Can some one please clarify how to create broadcast variable for a Dataframe.
Also help me with an example which would be great.
Thanks in advance.
Hi @Vijay Kumar J,
You can't create broadcast variable for a DataFrame. If you would like to do broadcast joins, however, if you are using Spark 1.5 or newer, you can still do that like following:
from pyspark.sql import SQLContext from pyspark.sql.functions import broadcast sqlContext = SQLContext(sc) df_tiny = sqlContext.sql('select * from tiny_table') df_large = sqlContext.sql('select * from massive_table') df3 = df_large.join(broadcast(df_tiny), df_large.some_sort_of_key == df_tiny.key)
By using broadcast function on your DataFrame, you will mark it as small enough for use in broadcast joins.
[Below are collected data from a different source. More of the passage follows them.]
**config.mk**
```make
export PLATFORM = sky130hd
export DESIGN_NAME = word_pattern_matcher_flat
export DESIGN_NICKNAME = d
export VERILOG_FILES = /design/src/rtl/core/wpm_pkg.sv /design/src/rtl/core/wpm_if.sv /design/src/rtl/core/word_pattern_matcher.sv /design/src/rtl/core/wpm_cell.sv /design/src/flat_wrapper.sv
export SDC_FILE = /design/constraint.sdc
export NUM_CORES = 1
export LEC_CHECK = 0
export ABC_AREA = 1
export BUFFER_PORTS_ARGS = -buffer_cell sky130_fd_sc_hd__buf_2
export CAP_MARGIN = 20
export CORE_ASPECT_RATIO = 1.4
export CORE_MARGIN = 2
export CORE_UTILIZATION = 45
export DETAILED_ROUTE_END_ITERATION = 8
export PLACE_DENSITY = 0.67
export SYNTH_ARGS = -nofsm -noshare
export SYNTH_HDL_FRONTEND = slang
export SYNTH_SLANG_ARGS = --single-unit
export TNS_END_PERCENT = 50
```
**constraint.sdc**
```tcl
create_clock -name clk_i -period 3.46 [get_ports clk_i]
set_input_delay 0.173 -clock clk_i [delete_from_list [all_inputs] [get_ports clk_i]]
set_output_delay 0.173 -clock clk_i [all_outputs]
set_load 0.01 [all_outputs]
```
**src/rtl/core/wpm_pkg.sv**
```systemverilog
// Shared types and constants of the word pattern matcher.
// Depends on nothing; every other file of the block imports it.
package wpm_pkg;

  // Pattern cells in the row and fixed field widths
  localparam int unsigned MaxPattern = 32;
  localparam int unsigned PatBytes   = 32;
  localparam int unsigned CharW      = 8;
  localparam int unsigned PosW       = 6;
  localparam int unsigned ModeW      = 2;
  localparam int unsigned CfgDataW   = 64;
  localparam int unsigned CfgIdxW    = 3;

  localparam logic [PosW-1:0]  PosLimit = PosW'(63);
  // Effective length compare is one bit wider so MaxPattern up to 64 fits
  localparam logic [PosW:0]    MaxLen   = (PosW+1)'(MaxPattern);

  localparam logic [CharW-1:0] ChDot   = 8'h2E;
  localparam logic [CharW-1:0] ChSlash = 8'h2F;
  localparam logic [CharW-1:0] ChSpace = 8'h20;

  typedef enum logic [ModeW-1:0] {
    ModePlain  = 2'd0,
    ModeSlash  = 2'd1,
    ModeCrypto = 2'd2
  } match_mode_e;

  typedef enum logic [CfgIdxW-1:0] {
    RegMode   = 3'd0,
    RegLength = 3'd1,
    RegCharsA = 3'd2,
    RegCharsB = 3'd3,
    RegCharsC = 3'd4,
    RegCharsD = 3'd5
  } cfg_reg_e;

  // Control broadcast from the top level to every cell
  typedef struct packed {
    logic             advance;  // a present character is taken this cycle
    logic             clear;    // the word ends this cycle
    logic [ModeW-1:0] mode;
  } cell_ctrl_t;

endpackage

```
**src/rtl/core/wpm_if.sv**
```systemverilog
// Valid/ready channel interfaces for character requests and match results.
// Depends on wpm_pkg.
interface wpm_in_if;
  import wpm_pkg::*;

  logic             valid;
  logic             ready;
  logic [CharW-1:0] word_char;
  logic             char_present;
  logic             end_of_word;

  modport source (output valid, output word_char, output char_present,
                  output end_of_word, input ready);
  modport sink   (input valid, input word_char, input char_present,
                  input end_of_word, output ready);
endinterface

interface wpm_out_if;
  logic valid;
  logic ready;
  logic matched;

  modport source (output valid, output matched, input ready);
  modport sink   (input valid, input matched, output ready);
endinterface

```
**src/rtl/core/word_pattern_matcher.sv**
```systemverilog
// Top level of the word pattern matcher: configuration, cell row, result register.
// Depends on wpm_pkg, wpm_if (wpm_in_if, wpm_out_if) and wpm_cell.
//
// Usage: words stream in on in_if, one character request per cycle if ready. Each
// request carries word_char, char_present (0 for an empty close) and
// end_of_word. On the request that ends a word, one result with the match
// bit is queued in an output register and shown on out_if the next cycle.
// Requests that do not end a word give no result.
// Throughput: one request per cycle while out_if is not stalled; the cell
// row (one cell per pattern position, compared in parallel) updates per request.
// A new request is taken while a result waits, as long as that result is
// taken in the same cycle (ready = output empty or being drained).
// When the receiver stalls, the result holds and input stops after it.
// Reset clears the mode, length and pattern to zero and the word state;
// no clearing pass is needed. Configuration is written through cfg_we_i, cfg_idx_i
// and cfg_data_i only while no word is in progress; only the user ensures that.
module word_pattern_matcher (
  input  logic                          clk_i,
  input  logic                          rst_ni,
  wpm_in_if.sink                        in_if,
  wpm_out_if.source                     out_if,
  input  logic                          cfg_we_i,
  input  logic [wpm_pkg::CfgIdxW-1:0]   cfg_idx_i,
  input  logic [wpm_pkg::CfgDataW-1:0]  cfg_data_i
);
  import wpm_pkg::*;

  // Configuration registers
  logic [ModeW-1:0]           mode_q;
  logic [PosW-1:0]            len_q;
  logic [PatBytes*CharW-1:0]  pat_q;

  always_ff @(posedge clk_i or negedge rst_ni) begin
    if (!rst_ni) begin
      mode_q <= '0;
      len_q  <= '0;
      pat_q  <= '0;
    end else if (cfg_we_i) begin
      case (cfg_reg_e'(cfg_idx_i))
        RegMode:   mode_q <= cfg_data_i[ModeW-1:0];
        RegLength: len_q  <= cfg_data_i[PosW-1:0];
        RegCharsA: pat_q[0*CfgDataW +: CfgDataW] <= cfg_data_i;
        RegCharsB: pat_q[1*CfgDataW +: CfgDataW] <= cfg_data_i;
        RegCharsC: pat_q[2*CfgDataW +: CfgDataW] <= cfg_data_i;
        RegCharsD: pat_q[3*CfgDataW +: CfgDataW] <= cfg_data_i;
        default: ;
      endcase
    end
  end

  // Effective pattern length, capped at the row size
  logic [PosW:0] len_eff;
  assign len_eff = ({1'b0, len_q} > MaxLen) ? MaxLen : {1'b0, len_q};

  // Handshake
  logic       out_valid_q, out_matched_q;
  logic       in_acc;
  logic       advance, last;
  cell_ctrl_t ctrl;

  assign in_if.ready = ~out_valid_q | out_if.ready;
  assign in_acc      = in_if.valid & in_if.ready;
  assign advance     = in_acc & in_if.char_present;
  assign last        = in_acc & in_if.end_of_word;

  assign ctrl.advance = advance;
  assign ctrl.clear   = last;
  assign ctrl.mode    = mode_q;

  // Cell row
  logic [MaxPattern:0]         fill;
  logic [MaxPattern-1:0]       conflict, agree;
  logic [CharW-1:0]            sel_pat [MaxPattern];
  logic [CharW-1:0]            cur_pat;

  assign fill[0] = 1'b1;

  for (genvar j = 0; j < MaxPattern; j++) begin : g_cell
    logic [CharW-1:0] own_pat;
    if (j < PatBytes) begin : g_pat
      assign own_pat = pat_q[j*CharW +: CharW];
    end else begin : g_zero
      assign own_pat = '0;
    end

    wpm_cell u_cell (
      .clk_i        (clk_i),
      .rst_ni       (rst_ni),
      .ctrl_i       (ctrl),
      .own_pat_i    (own_pat),
      .cur_pat_i    (cur_pat),
      .word_char_i  (in_if.word_char),
      .prev_valid_i (fill[j]),
      .valid_o      (fill[j+1]),
      .conflict_o   (conflict[j]),
      .agree_o      (agree[j]),
      .sel_pat_o    (sel_pat[j])
    );
  end

  // Pattern character of the current position, one-hot select from the row
  always_comb begin
    cur_pat = '0;
    for (int j = 0; j < MaxPattern; j++) begin
      cur_pat = cur_pat | sel_pat[j];
    end
  end

  // Word state
  logic [PosW-1:0] pos_q, pos_d;
  logic            mism_q, mism_d;
  logic            char_bad;
  logic            beyond;

  assign beyond   = {1'b0, pos_q} >= len_eff;
  assign char_bad = (mode_q == ModeCrypto) ? (|conflict) : ~(|agree);

  always_comb begin
    pos_d  = pos_q;
    mism_d = mism_q;
    if (advance) begin
      if (beyond || char_bad) begin
        mism_d = 1'b1;
      end
      if (pos_q < PosLimit) begin
        pos_d = pos_q + PosW'(1);
      end
    end
  end

  always_ff @(posedge clk_i or negedge rst_ni) begin
    if (!rst_ni) begin
      pos_q  <= '0;
      mism_q <= 1'b0;
    end else if (last) begin
      pos_q  <= '0;
      mism_q <= 1'b0;
    end else begin
      pos_q  <= pos_d;
      mism_q <= mism_d;
    end
  end

  // Result register
  always_ff @(posedge clk_i or negedge rst_ni) begin
    if (!rst_ni) begin
      out_valid_q <= 1'b0;
    end else if (last) begin
      out_valid_q <= 1'b1;
    end else if (out_if.ready) begin
      out_valid_q <= 1'b0;
    end
  end

  always_ff @(posedge clk_i) begin
    if (last) begin
      out_matched_q <= ~mism_d & ({1'b0, pos_d} == len_eff);
    end
  end

  assign out_if.valid   = out_valid_q;
  assign out_if.matched = out_matched_q;

endmodule

```
**src/rtl/core/wpm_cell.sv**
```systemverilog
// One pattern position of the matcher row: holds the word character seen there.
// Depends on wpm_pkg.
module wpm_cell (
  input  logic                        clk_i,
  input  logic                        rst_ni,
  input  wpm_pkg::cell_ctrl_t         ctrl_i,
  input  logic [wpm_pkg::CharW-1:0]   own_pat_i,
  input  logic [wpm_pkg::CharW-1:0]   cur_pat_i,
  input  logic [wpm_pkg::CharW-1:0]   word_char_i,
  input  logic                        prev_valid_i,
  output logic                        valid_o,
  output logic                        conflict_o,
  output logic                        agree_o,
  output logic [wpm_pkg::CharW-1:0]   sel_pat_o
);
  import wpm_pkg::*;

  logic             valid_q, valid_d;
  logic [CharW-1:0] wc_q, wc_d;
  logic             tok;
  logic             agree;

  // This cell is the current position when its left neighbor is filled and it is not
  assign tok = prev_valid_i & ~valid_q;

  // Wildcard compare (with slash matching space in slash mode) of the incoming character
  always_comb begin
    agree = (own_pat_i == ChDot) || (own_pat_i == word_char_i);
    if ((ctrl_i.mode == ModeSlash) && (own_pat_i == ChSlash) && (word_char_i == ChSpace)) begin
      agree = 1'b1;
    end
  end

  assign agree_o   = tok & agree;
  assign sel_pat_o = tok ? own_pat_i : '0;

  // One-to-one check: same pattern char must pair with same word char, both ways
  assign conflict_o = valid_q & ((own_pat_i == cur_pat_i) != (wc_q == word_char_i));

  // Fill mark shifts in from the left neighbor on each character
  always_comb begin
    valid_d = valid_q;
    wc_d    = wc_q;
    if (ctrl_i.advance) begin
      valid_d = prev_valid_i;
      if (tok) begin
        wc_d = word_char_i;
      end
    end
    if (ctrl_i.clear) begin
      valid_d = 1'b0;
    end
  end

  always_ff @(posedge clk_i or negedge rst_ni) begin
    if (!rst_ni) begin
      valid_q <= 1'b0;
    end else begin
      valid_q <= valid_d;
    end
  end

  always_ff @(posedge clk_i) begin
    wc_q <= wc_d;
  end

  assign valid_o = valid_q;

endmodule
```
**src/flat_wrapper.sv**
```systemverilog
// flat-port wrapper written by rule: the top's interface ports become plain ports
module word_pattern_matcher_flat import wpm_pkg::*;
  (clk_i, rst_ni, cfg_we_i, cfg_idx_i, cfg_data_i, in_if_valid, in_if_word_char, in_if_char_present, in_if_end_of_word, in_if_ready, out_if_valid, out_if_matched, out_if_ready);
  wpm_in_if in_if_i ();
  wpm_out_if out_if_i ();
  input  logic clk_i;
  input  logic rst_ni;
  input  logic cfg_we_i;
  input  logic [wpm_pkg::CfgIdxW-1:0] cfg_idx_i;
  input  logic [wpm_pkg::CfgDataW-1:0] cfg_data_i;
  input wire logic [$bits(in_if_i.valid)-1:0] in_if_valid;
  input wire logic [$bits(in_if_i.word_char)-1:0] in_if_word_char;
  input wire logic [$bits(in_if_i.char_present)-1:0] in_if_char_present;
  input wire logic [$bits(in_if_i.end_of_word)-1:0] in_if_end_of_word;
  output wire logic [$bits(in_if_i.ready)-1:0] in_if_ready;
  output wire logic [$bits(out_if_i.valid)-1:0] out_if_valid;
  output wire logic [$bits(out_if_i.matched)-1:0] out_if_matched;
  input wire logic [$bits(out_if_i.ready)-1:0] out_if_ready;
  assign in_if_i.valid = in_if_valid;
  assign in_if_i.word_char = in_if_word_char;
  assign in_if_i.char_present = in_if_char_present;
  assign in_if_i.end_of_word = in_if_end_of_word;
  assign in_if_ready = in_if_i.ready;
  assign out_if_valid = out_if_i.valid;
  assign out_if_matched = out_if_i.matched;
  assign out_if_i.ready = out_if_ready;
  word_pattern_matcher u_core (.clk_i(clk_i), .rst_ni(rst_ni), .in_if(in_if_i), .out_if(out_if_i), .cfg_we_i(cfg_we_i), .cfg_idx_i(cfg_idx_i), .cfg_data_i(cfg_data_i));
endmodule
```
Thanks for the response. Infact i am using Hive context and joining the two dataframes and doing analytical functions like ranking and row over partition.
Can you please help me how to use this broadcast variable for these dataframes using the java code so that it would be helpful.
Broadcast joins are done automatically in Spark. There is a parameter is "spark.sql.autoBroadcastJoinThreshold" which is set to 10mb by default. You should be able to do the join as you would normally and increase the parameter to the size of the smaller dataframe.
Thanks for the response. I did tried to increase but there is no change in performance.
Infact please find the below parameters which i have used. I have two datasets where one dataset size will be ~200MB daily and Master dataset will be ~20GB. Please note The Master dataset size increasing daily.
conf.set("spark.shuffle.blockTransferService", "nio"); conf.set("spark.files.overwrite","true"); conf.set("spark.kryoserializer.buffer", "70"); conf.set("spark.driver.extraJavaOptions", "-XX:+UseG1GC"); conf.set("spark.executor.extraJavaOptions", "-XX:+UseG1GC"); conf.set("spark.serializer", "org.apache.spark.serializer.KryoSerializer"); conf.set("spark.broadcast.compress", "true"); conf.set("spark.shuffle.compress", "true"); conf.set("spark.shuffle.spill.compress", "true"); conf.set("spark.io.compression.codec","org.apache.spark.io.LZ4CompressionCodec"); conf.set("spark.sql.inMemoryColumnarStorage.compressed", "true"); conf.set("spark.sql.autoBroadcastJoinThreshold","100485760");
Kindly suggest me for the above scenario
Your auto broadcast join is set to 90mb. Run the code below and then check in the spark ui env tab that its getting set correctly.